#### [Work required]
Beginning with the line below that contains "Post-synth ARST share,100.0,%" and ending with the line that contains "Final period util,98.61,%", copy every line exactly. Copy nothing else.

(Dataset excerpts begins)

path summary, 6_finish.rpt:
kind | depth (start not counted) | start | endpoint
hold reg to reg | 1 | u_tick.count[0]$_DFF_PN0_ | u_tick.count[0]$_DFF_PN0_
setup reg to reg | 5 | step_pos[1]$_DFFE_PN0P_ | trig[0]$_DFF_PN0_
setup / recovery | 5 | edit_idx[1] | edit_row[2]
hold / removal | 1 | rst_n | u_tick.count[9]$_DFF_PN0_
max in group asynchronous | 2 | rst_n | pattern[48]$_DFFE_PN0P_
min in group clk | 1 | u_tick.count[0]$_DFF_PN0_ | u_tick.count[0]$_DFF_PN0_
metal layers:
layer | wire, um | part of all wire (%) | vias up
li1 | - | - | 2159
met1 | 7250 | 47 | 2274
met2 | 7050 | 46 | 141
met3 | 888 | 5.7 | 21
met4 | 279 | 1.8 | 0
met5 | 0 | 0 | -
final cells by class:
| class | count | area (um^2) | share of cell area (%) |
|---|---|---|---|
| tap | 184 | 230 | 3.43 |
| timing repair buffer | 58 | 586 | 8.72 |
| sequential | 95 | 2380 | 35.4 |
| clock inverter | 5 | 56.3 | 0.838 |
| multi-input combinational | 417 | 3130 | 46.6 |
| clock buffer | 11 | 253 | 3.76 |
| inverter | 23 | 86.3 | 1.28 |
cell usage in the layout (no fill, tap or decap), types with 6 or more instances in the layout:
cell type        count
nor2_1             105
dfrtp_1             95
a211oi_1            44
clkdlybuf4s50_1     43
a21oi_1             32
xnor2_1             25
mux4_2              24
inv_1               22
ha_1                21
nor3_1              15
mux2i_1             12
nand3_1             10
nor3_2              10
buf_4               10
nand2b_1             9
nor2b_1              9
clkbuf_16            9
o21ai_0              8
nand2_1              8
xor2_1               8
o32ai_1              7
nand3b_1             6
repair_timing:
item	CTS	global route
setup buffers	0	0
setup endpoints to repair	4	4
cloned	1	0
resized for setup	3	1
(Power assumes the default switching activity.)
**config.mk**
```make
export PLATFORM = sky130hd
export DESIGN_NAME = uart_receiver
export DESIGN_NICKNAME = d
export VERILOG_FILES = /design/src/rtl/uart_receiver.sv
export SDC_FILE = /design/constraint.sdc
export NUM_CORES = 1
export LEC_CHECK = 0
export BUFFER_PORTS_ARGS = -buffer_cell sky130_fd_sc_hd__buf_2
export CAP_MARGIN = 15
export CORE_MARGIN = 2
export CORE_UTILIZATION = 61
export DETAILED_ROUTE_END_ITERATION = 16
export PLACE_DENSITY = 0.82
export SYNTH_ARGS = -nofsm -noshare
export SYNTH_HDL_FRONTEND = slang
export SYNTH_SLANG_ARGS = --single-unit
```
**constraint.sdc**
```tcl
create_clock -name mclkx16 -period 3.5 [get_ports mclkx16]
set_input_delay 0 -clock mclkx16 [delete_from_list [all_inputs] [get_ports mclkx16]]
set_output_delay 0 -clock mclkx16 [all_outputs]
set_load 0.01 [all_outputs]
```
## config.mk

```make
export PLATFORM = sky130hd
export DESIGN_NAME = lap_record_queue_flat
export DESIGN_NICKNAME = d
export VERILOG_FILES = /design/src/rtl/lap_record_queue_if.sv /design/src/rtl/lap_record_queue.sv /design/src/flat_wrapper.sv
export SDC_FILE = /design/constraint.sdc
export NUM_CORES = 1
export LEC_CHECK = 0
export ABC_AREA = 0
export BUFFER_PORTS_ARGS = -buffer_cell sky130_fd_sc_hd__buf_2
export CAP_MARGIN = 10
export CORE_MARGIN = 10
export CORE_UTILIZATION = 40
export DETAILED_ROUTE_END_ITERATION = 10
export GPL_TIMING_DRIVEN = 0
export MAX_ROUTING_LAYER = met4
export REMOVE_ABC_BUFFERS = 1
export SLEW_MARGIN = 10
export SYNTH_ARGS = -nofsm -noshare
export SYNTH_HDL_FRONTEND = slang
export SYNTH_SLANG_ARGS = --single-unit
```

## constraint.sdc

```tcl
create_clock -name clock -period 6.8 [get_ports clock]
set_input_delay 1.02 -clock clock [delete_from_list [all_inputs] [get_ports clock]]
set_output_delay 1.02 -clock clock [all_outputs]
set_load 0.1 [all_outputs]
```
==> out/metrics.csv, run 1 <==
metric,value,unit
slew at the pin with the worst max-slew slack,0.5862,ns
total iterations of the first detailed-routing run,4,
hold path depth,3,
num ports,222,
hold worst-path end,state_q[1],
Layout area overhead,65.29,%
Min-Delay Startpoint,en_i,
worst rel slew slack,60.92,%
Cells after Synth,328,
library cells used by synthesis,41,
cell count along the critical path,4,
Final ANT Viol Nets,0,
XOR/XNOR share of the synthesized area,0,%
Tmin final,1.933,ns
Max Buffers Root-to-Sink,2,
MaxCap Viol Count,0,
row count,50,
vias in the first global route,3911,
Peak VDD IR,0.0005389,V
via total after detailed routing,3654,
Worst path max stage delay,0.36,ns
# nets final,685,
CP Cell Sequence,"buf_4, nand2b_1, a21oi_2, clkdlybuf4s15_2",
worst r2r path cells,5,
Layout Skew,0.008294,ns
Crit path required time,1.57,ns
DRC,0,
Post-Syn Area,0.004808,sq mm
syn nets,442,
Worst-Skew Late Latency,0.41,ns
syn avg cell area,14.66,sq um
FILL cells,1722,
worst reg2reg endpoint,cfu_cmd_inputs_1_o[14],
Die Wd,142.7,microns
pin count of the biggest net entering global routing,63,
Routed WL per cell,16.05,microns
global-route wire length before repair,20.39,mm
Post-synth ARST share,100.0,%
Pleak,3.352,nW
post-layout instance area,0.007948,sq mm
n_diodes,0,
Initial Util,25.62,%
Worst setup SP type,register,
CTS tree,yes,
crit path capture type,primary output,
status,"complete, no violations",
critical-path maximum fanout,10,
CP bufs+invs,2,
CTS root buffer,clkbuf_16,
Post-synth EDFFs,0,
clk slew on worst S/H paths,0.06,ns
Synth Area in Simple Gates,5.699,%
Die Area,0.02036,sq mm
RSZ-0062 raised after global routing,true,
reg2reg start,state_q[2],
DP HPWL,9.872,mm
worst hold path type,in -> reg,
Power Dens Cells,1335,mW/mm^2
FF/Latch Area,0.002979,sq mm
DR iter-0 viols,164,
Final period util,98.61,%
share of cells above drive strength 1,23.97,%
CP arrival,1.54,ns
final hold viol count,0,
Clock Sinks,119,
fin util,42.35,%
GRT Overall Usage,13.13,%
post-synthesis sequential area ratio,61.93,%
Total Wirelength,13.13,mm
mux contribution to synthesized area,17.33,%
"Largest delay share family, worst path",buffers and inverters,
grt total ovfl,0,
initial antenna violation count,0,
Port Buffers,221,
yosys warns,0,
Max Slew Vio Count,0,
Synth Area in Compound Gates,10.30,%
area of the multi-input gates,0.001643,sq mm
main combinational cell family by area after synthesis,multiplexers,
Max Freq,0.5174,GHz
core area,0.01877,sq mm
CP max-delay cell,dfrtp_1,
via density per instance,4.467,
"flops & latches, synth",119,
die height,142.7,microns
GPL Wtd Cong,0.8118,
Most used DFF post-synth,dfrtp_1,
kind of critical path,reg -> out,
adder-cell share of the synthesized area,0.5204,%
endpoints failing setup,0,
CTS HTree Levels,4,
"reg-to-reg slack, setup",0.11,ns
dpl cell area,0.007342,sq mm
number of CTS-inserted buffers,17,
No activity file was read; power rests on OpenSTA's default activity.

(Dataset excerpts ends)

#### [Response]
Post-synth ARST share,100.0,%
Pleak,3.352,nW
post-layout instance area,0.007948,sq mm
n_diodes,0,
Initial Util,25.62,%
Worst setup SP type,register,
CTS tree,yes,
crit path capture type,primary output,
status,"complete, no violations",
critical-path maximum fanout,10,
CP bufs+invs,2,
CTS root buffer,clkbuf_16,
Post-synth EDFFs,0,
clk slew on worst S/H paths,0.06,ns
Synth Area in Simple Gates,5.699,%
Die Area,0.02036,sq mm
RSZ-0062 raised after global routing,true,
reg2reg start,state_q[2],
DP HPWL,9.872,mm
worst hold path type,in -> reg,
Power Dens Cells,1335,mW/mm^2
FF/Latch Area,0.002979,sq mm
DR iter-0 viols,164,
Final period util,98.61,%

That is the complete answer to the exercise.